Politics
Met Police botches Mandelson-Epstein investigation
Only, the story gets even more bloody ridiculous than that. The Met documents passed to Mandelson’s lawyers actually implicated the speaker for the Lords, Michael Forsyth, who had nothing to do with the whole sorry affair.
Met police blunder
Yesterday, 25 February, the Canary reported that Commons speaker Lindsay Hoyle had admitted he was the one who tipped off police to the likelihood that disgraced former peer Peter Mandelson was planning to flee the country and fly to the British Virgin Islands. The tip-off led to Mandelson’s arrest and a renewed police raid on his home.
Mandelson is under investigation after the latest Epstein file release showed him sending confidential government information to serial child-rapist Jeffrey Epstein. The ‘insider trading’ information would have enabled Epstein and his associates to make an illegal fortune. Former prince Andrew is also under investigation for similar communications.
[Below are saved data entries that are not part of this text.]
<file path="config.mk">
export PLATFORM = sky130hd
export DESIGN_NAME = tws_top
export DESIGN_NICKNAME = d
export VERILOG_FILES = /design/src/tws_pkg.sv /design/src/tws_buf_if.sv /design/src/tws_top.sv /design/src/tws_buf.sv
export SDC_FILE = /design/constraint.sdc
export NUM_CORES = 1
export LEC_CHECK = 0
export ABC_AREA = 0
export BUFFER_PORTS_ARGS = -buffer_cell sky130_fd_sc_hd__buf_2
export CAP_MARGIN = 30
export CORE_UTILIZATION = 50
export CTS_BUF_LIST = sky130_fd_sc_hd__clkbuf_8
export CTS_CLUSTER_DIAMETER = 150
export CTS_CLUSTER_SIZE = 8
export DETAILED_ROUTE_END_ITERATION = 8
export PLACE_DENSITY = 0.76
export SYNTH_ARGS = -nofsm -noshare
export SYNTH_HDL_FRONTEND = slang
export SYNTH_SLANG_ARGS = --single-unit
export TNS_END_PERCENT = 50
</file>
<file path="constraint.sdc">
create_clock -name clk_sys_i -period 4.7 [get_ports clk_sys_i]
set_clock_uncertainty 0.15 [all_clocks]
set_input_delay 0 -clock clk_sys_i [delete_from_list [all_inputs] [get_ports clk_sys_i]]
set_output_delay 0 -clock clk_sys_i [all_outputs]
set_load 0.05 [all_outputs]
</file>
<file path="src/tws_pkg.sv">
// Constants, register map and field layout of the three-wire serial port.
// Assumes a 32-bit AXI4-Lite register bus and an 8-bit serial frame.
//
// What this block does
// - Data moves over three lines only: serial clock, serial out, serial in.
// - Enabled for transmit: a transmit buffer write starts a full-duplex transfer.
// - Enabled for receive only: a shift register read starts reception.
// - Serial out is low unless transmit mode allows data; while off, data phase must be set too.
// - Off, transmit mode, data phase, msb-first: out shows buffer bit 7.
// - Off, transmit mode, data phase, lsb-first: out shows buffer bit 0.
// - After reset the port is disabled, transmit mode clear, output low.
// - After a transmission the output keeps the last bit sent.
// - Writes to enable, mode, phase or direction update the output.
// - Pin level follows port direction bit, port latch and serial output.
// - Clearing enable resets the busy flag and the shift register.
package tws_pkg;
   localparam int unsigned FRAME_BITS = 8;
   // Register byte offsets
   localparam logic [4:0] OFS_MODE = 5'h00;
   localparam logic [4:0] OFS_CLKSEL = 5'h04;
   localparam logic [4:0] OFS_TXBUF = 5'h08;
   localparam logic [4:0] OFS_SHIFT = 5'h0c;
   localparam logic [4:0] OFS_PORT = 5'h10;
   // Mode register fields
   localparam int unsigned MODE_EN_BIT = 7;
   localparam int unsigned MODE_TRMD_BIT = 6;
   localparam int unsigned MODE_SSE_BIT = 5;
   localparam int unsigned MODE_DIR_BIT = 4;
   localparam int unsigned MODE_BUSY_BIT = 0;
   // Clock select register fields
   localparam int unsigned CLK_DAP_BIT = 4;
   localparam int unsigned CLK_SEL_LSB = 0;
   localparam int unsigned CLK_SEL_W = 3;
   // Port register fields
   localparam int unsigned PORT_DIR_BIT = 0;
   localparam int unsigned PORT_LATCH_BIT = 1;
   // Reset values
   localparam logic [7:0] MODE_RST = 8'h00;
   localparam logic [7:0] CLKSEL_RST = 8'h00;
   localparam logic [7:0] TXBUF_RST = 8'h00;
   localparam logic PORT_DIR_RST = 1'b1;
   localparam logic PORT_LATCH_RST = 1'b0;
   // AXI responses
   localparam logic [1:0] RESP_OKAY = 2'h0;
   localparam logic [1:0] RESP_SLVERR = 2'h2;
endpackage : tws_pkg

</file>
<file path="src/tws_buf_if.sv">
// Carrier between the serial engine and its receive buffer.
// Assumes both ends run on the same clock.
`timescale 1ns/10ps
interface tws_buf_if #(parameter int unsigned W = 8);
   logic wr_valid;
   logic wr_ready;
   logic [W-1:0] wr_data;
   logic rd_valid;
   logic rd_ready;
   logic [W-1:0] rd_data;
   logic flush;
   modport src (output wr_valid, output wr_data, input wr_ready,
                input rd_valid, input rd_data, output rd_ready,
                output flush);
   modport fifo (input wr_valid, input wr_data, output wr_ready,
                 output rd_valid, output rd_data, input rd_ready,
                 input flush);
endinterface : tws_buf_if

</file>
<file path="src/tws_top.sv">
// Three-wire serial port, slave to an external serial clock.
// Assumes an AXI4-Lite master on the system clock; the serial clock,
// serial input and slave select come from outside and are synchronised.
`timescale 1ns/10ps
module tws_top
   import tws_pkg::*;
#(
   parameter int unsigned ADDR_W = 5
) (
   input wire logic clk_sys_i,              // System clock, 100 MHz
   input wire logic rst_b_i,                // Async reset, active low
   input wire logic ce_i,                   // Clock enable, freezes state
   // AXI4-Lite slave
   input wire logic [ADDR_W-1:0] awaddr,    // Write address
   input wire logic awvalid,                // Write address valid
   output logic awready,                    // Write address ready
   input wire logic [31:0] wdata,           // Write data
   input wire logic [3:0] wstrb,            // Write strobes
   input wire logic wvalid,                 // Write data valid
   output logic wready,                     // Write data ready
   output logic [1:0] bresp,                // Write response
   output logic bvalid,                     // Write response valid
   input wire logic bready,                 // Write response ready
   input wire logic [ADDR_W-1:0] araddr,    // Read address
   input wire logic arvalid,                // Read address valid
   output logic arready,                    // Read address ready
   output logic [31:0] rdata,               // Read data
   output logic [1:0] rresp,                // Read response
   output logic rvalid,                     // Read data valid
   input wire logic rready,                 // Read data ready
   // Serial link
   input wire logic serial_clock_line_i,    // Serial clock from far end
   input wire logic serial_in_line_i,       // Serial data in
   input wire logic slave_select_b_i,       // Slave select, active low
   output logic serial_out_line_o,          // Serial out pin level
   output logic serial_out_line_oe_b_o      // Pin output enable, low drives
);
   typedef struct packed {
      logic aw_got;
      logic [ADDR_W-1:0] aw_addr;
      logic w_got;
      logic [31:0] w_data;
      logic w_lane0;
      logic awready;
      logic wready;
      logic bvalid;
      logic [1:0] bresp;
      logic arready;
      logic rvalid;
      logic [31:0] rdata;
      logic [1:0] rresp;
      logic en;
      logic trmd;
      logic sse;
      logic dir;
      logic dap;
      logic [CLK_SEL_W-1:0] clksel;
      logic [7:0] txbuf;
      logic pdir;
      logic platch;
      logic start_pend;
      logic busy;
      logic [2:0] cnt;
      logic can_shift;
      logic [7:0] tx_sh;
      logic [7:0] rx_sh;
      logic so;
      logic pin;
      logic pin_oe_b;
      logic [1:0] sck_sy;
      logic sck_prev;
      logic [1:0] si_sy;
      logic [1:0] ss_sy;
   } tws_st_t;

   tws_st_t s_q, s_d;
   tws_buf_if #(.W(8)) bif ();
   logic do_wr, do_rd, sck_rise, sck_fall, sel_ok;
   logic smp_edge, sft_edge, last_bit, start_now;
   logic [7:0] rx_next;

   ////////////////////////////////////////////////////////////////////////
   // Receive buffer; a full buffer holds off new transfers
   tws_buf #(.W(8), .DEPTH(2)) u_buf (
      .clk_sys_i(clk_sys_i),
      .rst_b_i(rst_b_i),
      .ce_i(ce_i),
      .bus(bif)
   );

   ////////////////////////////////////////////////////////////////////////
   // Edge detection on the synchronised serial clock
   assign sck_rise = s_q.sck_sy[1] && !s_q.sck_prev;
   assign sck_fall = !s_q.sck_sy[1] && s_q.sck_prev;
   // Slave select only gates the clock when its use is enabled
   assign sel_ok = !s_q.sse || !s_q.ss_sy[1];
   // Phase clear samples on rising, phase set samples on falling
   assign smp_edge = s_q.busy && sel_ok && (s_q.dap ? sck_fall : sck_rise);
   assign sft_edge = s_q.busy && sel_ok && s_q.can_shift &&
                     (s_q.dap ? sck_rise : sck_fall);
   assign last_bit = (s_q.cnt == 3'(FRAME_BITS - 1));
   assign rx_next = s_q.dir ? {s_q.si_sy[1], s_q.rx_sh[7:1]}
                            : {s_q.rx_sh[6:0], s_q.si_sy[1]};
   assign do_wr = s_q.aw_got && s_q.w_got && !s_q.bvalid;
   assign do_rd = arvalid && s_q.arready;
   // A pending start waits for an idle engine and buffer room
   assign start_now = s_q.start_pend && s_q.en && !s_q.busy &&
                      bif.wr_ready;

   // Buffer hookups: push the finished byte, pop on shift-register read
   assign bif.wr_valid = smp_edge && last_bit;
   assign bif.wr_data = rx_next;
   assign bif.rd_ready = do_rd && (araddr == OFS_SHIFT);
   assign bif.flush = do_wr && (s_q.aw_addr == OFS_MODE) && s_q.w_lane0 &&
                      !s_q.w_data[MODE_EN_BIT];

   ////////////////////////////////////////////////////////////////////////
   // Next-state logic: bus slave, register file, serial engine, pin
   always_comb begin
      s_d = s_q;
      // Input synchronisers; first stage feeds only the second
      s_d.sck_sy = {s_q.sck_sy[0], serial_clock_line_i};
      s_d.si_sy = {s_q.si_sy[0], serial_in_line_i};
      s_d.ss_sy = {s_q.ss_sy[0], slave_select_b_i};
      s_d.sck_prev = s_q.sck_sy[1];

      // Address and data are taken in either order
      if (awvalid && s_q.awready) begin
         s_d.aw_got = 1'b1;
         s_d.aw_addr = awaddr;
      end
      if (wvalid && s_q.wready) begin
         s_d.w_got = 1'b1;
         s_d.w_data = wdata;
         s_d.w_lane0 = wstrb[0];
      end
      if (s_q.bvalid && bready) begin
         s_d.bvalid = 1'b0;
      end

      // Serial engine
      if (smp_edge) begin
         s_d.rx_sh = rx_next;
         s_d.cnt = s_q.cnt + 3'h1;
         s_d.can_shift = 1'b1;
         if (last_bit) begin
            s_d.busy = 1'b0;
            s_d.can_shift = 1'b0;
         end
      end
      if (sft_edge) begin
         s_d.tx_sh = s_q.dir ? {1'b0, s_q.tx_sh[7:1]}
                             : {s_q.tx_sh[6:0], 1'b0};
         s_d.can_shift = 1'b0;
      end
      if (start_now) begin
         s_d.start_pend = 1'b0;
         s_d.busy = 1'b1;
         s_d.cnt = 3'h0;
         s_d.can_shift = 1'b0;
         s_d.rx_sh = 8'h00;
         s_d.tx_sh = s_q.trmd ? s_q.txbuf : 8'h00;
      end

      // Register writes, low byte lane only
      if (do_wr) begin
         s_d.aw_got = 1'b0;
         s_d.w_got = 1'b0;
         s_d.bvalid = 1'b1;
         s_d.bresp = RESP_OKAY;
         unique case (s_q.aw_addr)
            OFS_MODE: begin
               if (s_q.w_lane0) begin
                  s_d.en = s_q.w_data[MODE_EN_BIT];
                  s_d.trmd = s_q.w_data[MODE_TRMD_BIT];
                  s_d.sse = s_q.w_data[MODE_SSE_BIT];
                  s_d.dir = s_q.w_data[MODE_DIR_BIT];
                  if (!s_q.w_data[MODE_EN_BIT]) begin
                     s_d.busy = 1'b0;
                     s_d.start_pend = 1'b0;
                     s_d.rx_sh = 8'h00;
                     s_d.tx_sh = 8'h00;
                     s_d.cnt = 3'h0;
                     s_d.can_shift = 1'b0;
                  end
               end
            end
            OFS_CLKSEL: begin
               if (s_q.w_lane0) begin
                  s_d.dap = s_q.w_data[CLK_DAP_BIT];
                  s_d.clksel = s_q.w_data[CLK_SEL_LSB +: CLK_SEL_W];
               end
            end
            OFS_TXBUF: begin
               if (s_q.w_lane0) begin
                  s_d.txbuf = s_q.w_data[7:0];
                  // Transmit start only in transmit mode while enabled
                  if (s_q.en && s_q.trmd) begin
                     s_d.start_pend = 1'b1;
                  end
               end
            end
            OFS_PORT: begin
               if (s_q.w_lane0) begin
                  s_d.pdir = s_q.w_data[PORT_DIR_BIT];
                  s_d.platch = s_q.w_data[PORT_LATCH_BIT];
               end
            end
            OFS_SHIFT: begin
               s_d.bresp = RESP_SLVERR;   // Read-only location
            end
            default: begin
               s_d.bresp = RESP_SLVERR;
            end
         endcase
      end

      // Register reads; one read in flight, answered a cycle later
      if (s_q.rvalid && rready) begin
         s_d.rvalid = 1'b0;
      end
      if (do_rd) begin
         s_d.rvalid = 1'b1;
         s_d.rresp = RESP_OKAY;
         s_d.rdata = 32'h0000_0000;
         unique case (araddr)
            OFS_MODE: begin
               s_d.rdata[MODE_EN_BIT] = s_q.en;
               s_d.rdata[MODE_TRMD_BIT] = s_q.trmd;
               s_d.rdata[MODE_SSE_BIT] = s_q.sse;
               s_d.rdata[MODE_DIR_BIT] = s_q.dir;
               s_d.rdata[MODE_BUSY_BIT] = s_q.busy;
            end
            OFS_CLKSEL: begin
               s_d.rdata[CLK_DAP_BIT] = s_q.dap;
               s_d.rdata[CLK_SEL_LSB +: CLK_SEL_W] = s_q.clksel;
            end
            OFS_TXBUF: begin
               s_d.rdata[7:0] = s_q.txbuf;
            end
            OFS_SHIFT: begin
               s_d.rdata[7:0] = bif.rd_valid ? bif.rd_data : 8'h00;
               // Receive-only mode restarts on every read
               if (s_q.en && !s_q.trmd) begin
                  s_d.start_pend = 1'b1;
               end
            end
            OFS_PORT: begin
               s_d.rdata[PORT_DIR_BIT] = s_q.pdir;
               s_d.rdata[PORT_LATCH_BIT] = s_q.platch;
            end
            default: begin
               s_d.rresp = RESP_SLVERR;
            end
         endcase
      end

      // Handshake readies as registers so the outputs come from flops
      s_d.awready = !s_d.aw_got && !s_d.bvalid;
      s_d.wready = !s_d.w_got && !s_d.bvalid;
      s_d.arready = !s_d.rvalid;

      // Serial output from the new settings, so any write shows at once
      if (!s_d.en) begin
         if (s_d.trmd && s_d.dap) begin
            s_d.so = s_d.dir ? s_d.txbuf[0]
                             : s_d.txbuf[7];
         end else begin
            s_d.so = 1'b0;
         end
      end else if (s_d.trmd) begin
         // Holds the last bit sent once the frame is over
         s_d.so = s_d.dir ? s_d.tx_sh[0] : s_d.tx_sh[7];
      end else begin
         s_d.so = 1'b0;
      end
      // Pin: direction bit clear drives, latch ORs onto the line
      s_d.pin = s_d.so | s_d.platch;
      s_d.pin_oe_b = s_d.pdir;
   end

   ////////////////////////////////////////////////////////////////////////
   // State register; reset leaves the port off and the line low
   always_ff @(posedge clk_sys_i or negedge rst_b_i) begin
      if (!rst_b_i) begin
         s_q <= '0;
         s_q.en <= MODE_RST[MODE_EN_BIT];
         s_q.trmd <= MODE_RST[MODE_TRMD_BIT];
         s_q.sse <= MODE_RST[MODE_SSE_BIT];
         s_q.dir <= MODE_RST[MODE_DIR_BIT];
         s_q.dap <= CLKSEL_RST[CLK_DAP_BIT];
         s_q.clksel <= CLKSEL_RST[CLK_SEL_LSB +: CLK_SEL_W];
         s_q.txbuf <= TXBUF_RST;
         s_q.pdir <= PORT_DIR_RST;
         s_q.platch <= PORT_LATCH_RST;
         s_q.pin_oe_b <= PORT_DIR_RST;
         s_q.sck_sy <= 2'h3;
         s_q.sck_prev <= 1'b1;
         s_q.ss_sy <= 2'h3;
      end else if (ce_i) begin
         s_q <= s_d;
      end
   end

   ////////////////////////////////////////////////////////////////////////
   // Outputs straight from flops
   assign awready = s_q.awready;
   assign wready = s_q.wready;
   assign bvalid = s_q.bvalid;
   assign bresp = s_q.bresp;
   assign arready = s_q.arready;
   assign rvalid = s_q.rvalid;
   assign rdata = s_q.rdata;
   assign rresp = s_q.rresp;
   assign serial_out_line_o = s_q.pin;
   assign serial_out_line_oe_b_o = s_q.pin_oe_b;
endmodule : tws_top

</file>
<file path="src/tws_buf.sv">
// Small receive buffer, valid/ready on both sides.
// Assumes one clock and a clock enable shared with the serial engine.
`timescale 1ns/10ps
module tws_buf #(
   parameter int unsigned W = 8,
   parameter int unsigned DEPTH = 2
) (
   input wire logic clk_sys_i,   // System clock
   input wire logic rst_b_i,     // Async reset, active low
   input wire logic ce_i,        // Clock enable
   tws_buf_if.fifo bus           // Fill and drain ports
);
   localparam int unsigned PW = (DEPTH > 1) ? $clog2(DEPTH) : 1;
   typedef struct packed {
      logic [DEPTH-1:0][W-1:0] mem;
      logic [PW-1:0] wp;
      logic [PW-1:0] rp;
      logic [PW:0] cnt;
   } tws_buf_st_t;
   tws_buf_st_t s_q, s_d;
   logic push, pop;

   ////////////////////////////////////////////////////////////////////////
   // Honest full and empty straight from the count
   assign bus.wr_ready = (s_q.cnt != (PW+1)'(DEPTH));
   assign bus.rd_valid = (s_q.cnt != '0);
   assign bus.rd_data = s_q.mem[s_q.rp];
   assign push = bus.wr_valid && bus.wr_ready;
   assign pop = bus.rd_valid && bus.rd_ready;

   // Next state; flush wins over a push in the same cycle
   always_comb begin
      s_d = s_q;
      if (push) begin
         s_d.mem[s_q.wp] = bus.wr_data;
         s_d.wp = (s_q.wp == PW'(DEPTH-1)) ? '0 : s_q.wp + 1'b1;
      end
      if (pop) begin
         s_d.rp = (s_q.rp == PW'(DEPTH-1)) ? '0 : s_q.rp + 1'b1;
      end
      s_d.cnt = s_q.cnt + (PW+1)'(push) - (PW+1)'(pop);
      if (bus.flush) begin
         s_d.wp = '0;
         s_d.rp = '0;
         s_d.cnt = '0;
      end
   end

   // State register
   always_ff @(posedge clk_sys_i or negedge rst_b_i) begin
      if (!rst_b_i) begin
         s_q <= '0;
      end else if (ce_i) begin
         s_q <= s_d;
      end
   end
endmodule : tws_buf

</file>
==> flow_summary.yaml <==
timing:
  min_period_ns: 2.87
  timing_hold_violations_final: 0
  timing.final.crit_share_pct: 61.0
  holdWs_ns: 0.0319
  timing.final.setup_violations: 0
  timing_max_transition_violations_final: 0
  slew-limit-headroom_pct: 33.6
  worstMarginPinSlew_ns: 0.996
  fin_tns_setup_ns: 0
  timing.fmax_ghz: 0.349
  setup_repair_after_global_routing_missed_its_margin: "no"
global_routing:
  grt_max_degree: 61
  antenna_found_initial: 0
  global_route.usage.total_pct: 22.5
  grt_first_pass_wirelength_microns: 18100
  grt_pass1_vias: 3678
  grt_overflow: 0
worst_setup_path:
  cp-start-kind: "flop"
  cp_max_stage_delay_ns: 0.64
  regToRegSetupSlack_ns: 1.83
  critical_path.reg2reg.startpoint: "s_d[4]$_DFFE_PN1P_"
  cp_cell_sequence: "nor3b_1, o211a_1, and2_1, nand4b_1, nand2_1, o21ai_0"
  crit_start: "s_d[4]$_DFFE_PN1P_"
  worstPathArrival_ns: 2.94
  worst-endpoint-required_ns: 4.77
  critical_path.slowest_cell: "sky130_fd_sc_hd__and2_1"
  endpoint_kind_of_the_worst_setup_timing_path: "flop"
  timing.setup.critical_path_class: "reg2reg"
  critical_path_peak_fanout: 23
detailed_routing:
  route.vias.total: 3809
  drt_wl_total_microns: 10900
  post_drt_wl_per_cell_microns: 16.1
  first_iter_violations: 218
  number_of_detailed_routing_iterations_run_before_antenna_repair: 5
  vias_per_cell: 5.62
  post-route-drc-count: 0
  antenna_violating_nets_post_route: 0
hold_path:
  kind_of_path_behind_the_tightest_hold_check: "in2reg"
  worstHoldStart: "ce_i"
cells_and_area:
  antenna-diode-count: 0
  nFillCells: 830
  final_core_utilization_pct: 58.3
  nNetsFinal: 601
  fin_cells: 678
  area_growth_pct: 12.3
  layout_cells_sized_above_1_pct: 21.7
logic_synthesis:
  synth-edff-count: 0
  mapped_cells: 485
  number_of_synthesized_register_bits: 99
  synth.lib_cells_used.distinct: 64
  yosys_warnings: 0
  synth_seq_area_share_pct: 48.5
  synthArstFlopShare_pct: 100
  syn-cell-area_sq_um: 5130
  syn_area_per_cell_sq_um: 10.6
  ys.flop_type: "sky130_fd_sc_hd__dfrtp_1"
cts:
  cts_buffers: 9
  ctsHoldBuffers: 31
  worst_skew_pair.late_latency_ns: 0.37
  clock_sink_count: 99
  max-clock-path-buffers: 2
  root_buffer: "sky130_fd_sc_hd__clkbuf_8"
  post-cts-setup-buffer-count: 0
  cts_resized: 0
  tritoncts: "built"
  clk_pin_slew_worst_paths_ns: 0.10
  clock_tree.htree_level_count: 3
placement:
  place.detailed.hpwl_microns: 7540
  numPlacedInstances: 631
  final_estimated_routing_congestion_in_global_placement: 0.831
  port_buffers: 46
power_and_ir_drop:
  p_sw_w: 0.00105
  power.switching_fraction_pct: 39.0
  share_comb_of_total_power_pct: 30.7
  internal_power_w: 0.00164
  totalPowerFinal_w: 0.00269
  clock_power_share_pct: 18.7
  power.share.sequential_pct: 50.6
  vdd_drop_max_mv: 0.340
  pwr_density_cell_nw_per_um2: 467
  power.leakage_nw: 2.54
die:
  core_area_sq_um: 9860
  placementRows: 36
  die-area_sq_um: 10700
  initial_utilization_pct: 52.0
  ios: 100
  die_h_microns: 103
  die-width_microns: 103
status:
  run_status: "finished, final reports clean"
run:
  cap_viol_max_count: 0
[flip-flops by register name, summed over array words and instances (netlist names)]
signal                  flops
s_q                        58
u_buf.s_q                  20
rdata                       8
s_d                         4
arready                     1
awready                     1
bresp                       1
bvalid                      1
rresp                       1
rvalid                      1
serial_out_line_o           1
serial_out_line_oe_b_o      1
wready                      1
[worst max-delay path, delay by kind of cell, from the launching register on]
kind            cells  cell delay [ns]
compound gates      2             0.28
flops               1             0.58
simple gates        4             1.71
New information has now revealed that the senior Met officials met with Hoyle on the afternoon of 25 February. They offered an apology to the speaker for revealing that he was the source of the flight-risk tip-off. Internally, the police are treating the incident as a serious breach of protocol.
A Met spokesperson said:
The Met has apologised to the Speaker of the House of Commons this afternoon for inadvertently revealing information during an investigation into allegations of misconduct in public office.
However, the BBC reported that officers twice informed Mandelson’s lawyers, Mishcon de Reya, that Forsyth was the source of the tip-off. This is apparently because the Met doesn’t know its ass from its elbow, and confused the speakers for the Commons with the Lords.
‘To prevent any inaccurate speculation’
When the media immediately announced Forsyth as the informant, the Lords speaker said the reporting was “entirely false and without foundation”. Instead, Hoyle publicly stated that he was the previously-anonymous source.
On 25 February, Hoyle told the Commons that:
To prevent any inaccurate speculation, I’d like to confirm that upon receipt of information, I felt it was relevant I pass this on to the Metropolitan police in good faith, as is my duty and responsibility.
The Commons speaker also revealed that the information on Mandelson’s flight-risk was given to him by an an individual in a position of authority in the British Virgin Islands.
The Met police then conducted their own investigation of the veracity of the information. Whilst Mandelson was released on Tuesday morning, the day after his arrest, he reportedly surrendered his passport as a condition of his bail. The ex-peer denies all wrongdoing.